Parents often consider their child’s transition from childhood to adolescence in one of two ways: excitement or dread. Most often, parents feel a bit of both.
In particular, social development in adolescence tends to be a parental concern. And, of course, your child needs to have these experiences so that they can mature into adulthood. But that doesn’t make the process any easier!
For parents, it’s helpful to know what to expect during this life transition. Understanding the basics will remove some of the mystery and allow you to plan for what’s coming.
Creating Larger Friend Groups
When they were younger, your child probably spent a lot of time with you and the family. However, now that they are older, their social group is more extensive. What this means that they are likely spending more time with their friends.
Both after school and on weekends, they disappear into their social life. This involvement is crucial for growth. They are learning how to connect and relate to other people outside of their immediate family.
However, it can be hard as a parent to lose those playful, intimate moments that you once shared with your child. It doesn’t mean that your relationship has permanently changed. However, it is evolving as your child moves into adolescence.

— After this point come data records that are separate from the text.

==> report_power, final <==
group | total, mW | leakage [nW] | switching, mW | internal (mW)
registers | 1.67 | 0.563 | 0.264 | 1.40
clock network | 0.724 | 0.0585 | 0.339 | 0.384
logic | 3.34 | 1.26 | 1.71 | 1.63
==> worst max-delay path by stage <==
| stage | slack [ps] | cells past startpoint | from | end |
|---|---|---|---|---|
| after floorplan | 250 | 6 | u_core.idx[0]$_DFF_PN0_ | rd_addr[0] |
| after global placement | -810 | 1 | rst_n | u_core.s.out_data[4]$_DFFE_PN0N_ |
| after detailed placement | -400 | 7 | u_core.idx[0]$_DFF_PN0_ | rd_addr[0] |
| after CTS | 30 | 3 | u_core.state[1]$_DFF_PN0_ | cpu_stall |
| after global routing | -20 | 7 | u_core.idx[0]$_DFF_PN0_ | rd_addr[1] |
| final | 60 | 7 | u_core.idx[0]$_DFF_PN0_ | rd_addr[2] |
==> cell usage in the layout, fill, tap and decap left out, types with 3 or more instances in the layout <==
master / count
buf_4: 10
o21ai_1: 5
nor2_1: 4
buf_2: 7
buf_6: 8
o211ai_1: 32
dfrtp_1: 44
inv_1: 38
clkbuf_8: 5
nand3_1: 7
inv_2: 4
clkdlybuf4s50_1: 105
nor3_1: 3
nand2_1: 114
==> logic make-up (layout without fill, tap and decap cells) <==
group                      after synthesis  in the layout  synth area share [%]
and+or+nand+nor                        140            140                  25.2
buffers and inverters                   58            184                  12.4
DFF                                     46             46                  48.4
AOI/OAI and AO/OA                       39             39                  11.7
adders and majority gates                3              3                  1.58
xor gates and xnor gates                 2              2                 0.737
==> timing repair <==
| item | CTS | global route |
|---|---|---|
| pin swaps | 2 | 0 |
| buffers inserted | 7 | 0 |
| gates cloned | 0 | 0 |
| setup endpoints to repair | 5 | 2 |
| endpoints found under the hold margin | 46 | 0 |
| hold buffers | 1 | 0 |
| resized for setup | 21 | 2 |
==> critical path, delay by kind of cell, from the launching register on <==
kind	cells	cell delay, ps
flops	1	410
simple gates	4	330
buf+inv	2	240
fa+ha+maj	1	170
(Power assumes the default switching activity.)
### src/rtl/exc_sysregs.sv
// ERR/ESR exception system registers and the MRS read mux.
module exc_sysregs
  import exc_pkg::*;
#(
  parameter int unsigned N = 64
) (
  input  logic         clk,
  input  logic         Reset,
  input  logic         err_we,
  input  logic [N-1:0] err_wdata,
  input  logic         esr_we,
  input  logic [3:0]   esr_wdata,
  input  logic [1:0]   sel,
  input  logic         halt,
  input  logic         in_handler,
  output logic [N-1:0] rdata
);

  logic [N-1:0] err_q;
  logic [3:0]   esr_q;

  // Register updates; each register has its own write enable.
  always_ff @(posedge clk) begin
    if (Reset) begin
      err_q <= '0;
      esr_q <= '0;
    end else begin
      if (err_we) err_q <= err_wdata;
      if (esr_we) esr_q <= esr_wdata;
    end
  end

  // Read mux; a read in the write cycle sees the old value.
  always_comb begin
    rdata = '0;
    unique case (sel)
      SYSSEL_ERR:    rdata = err_q;
      SYSSEL_ESR:    rdata = {{(N-4){1'b0}}, esr_q};
      SYSSEL_STATUS: rdata = {{(N-2){1'b0}}, halt, in_handler};
      SYSSEL_RSVD:   rdata = '0;
      default:       rdata = '0;
    endcase
  end

endmodule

Understanding Who They Are
Many teens go through “phases” where they experiment with new identities. This time frame can be confusing for parents, who may interpret these phases as being disingenuous. After all, you know your child best. Why are they pretending to be something they are not?
However, they are not pretending at all. Instead, they are attempting to better understand their identity in their unique way. Keep in mind that they’re searching for their individualism, which is an identity separate from their immediate family.
Know that this kind of experimentation is typical for adolescents, and you should expect it.
Friendships, for most adolescents, are highly prized and cherished. It may be hard to imagine for parents, but often young people will prioritize their friendships over their relationship with their parents.
Why is that? Because, for the most part, adolescents know that their parents love and accept them. Parents are a safe zone.
But forming and creating friendships can be hard. They want to “prove” to their friends that they are cool, they want to feel accepted. That might mean pushing or breaking boundaries at home to gain that acceptance.
Of course, no parent wants to see that happen. However, don’t be surprised if it occurs. One way to approach this situation is by discussing with your child how healthy friendships look. They should be based on genuine acceptance, not on having to earn it.
Struggling with Loss
Who hasn’t heard of the classic teenage crisis of lost love or a broken heart? In the context of adulthood, it might seem easy to write off these moments as trivial. For a teenager, they are painful, and yet essential growing experiences.
Teenagers need to know:
- Losing a relationship or friendship is part of growing up
- One relationship should not define their identity
- That you love and accept them
You can coach and model for your child how to handle these situations best. Even though they can be emotionally painful, they are essential for social development in adolescence.
Teen Counseling for Support
Even if you know what to expect when it comes to social development in adolescence, it still helps to have professional support. Teen counseling can be an extra layer of support for both you and your teen. A therapist will be able to help put things in context for you both as your child moves through this important chapter of their lives.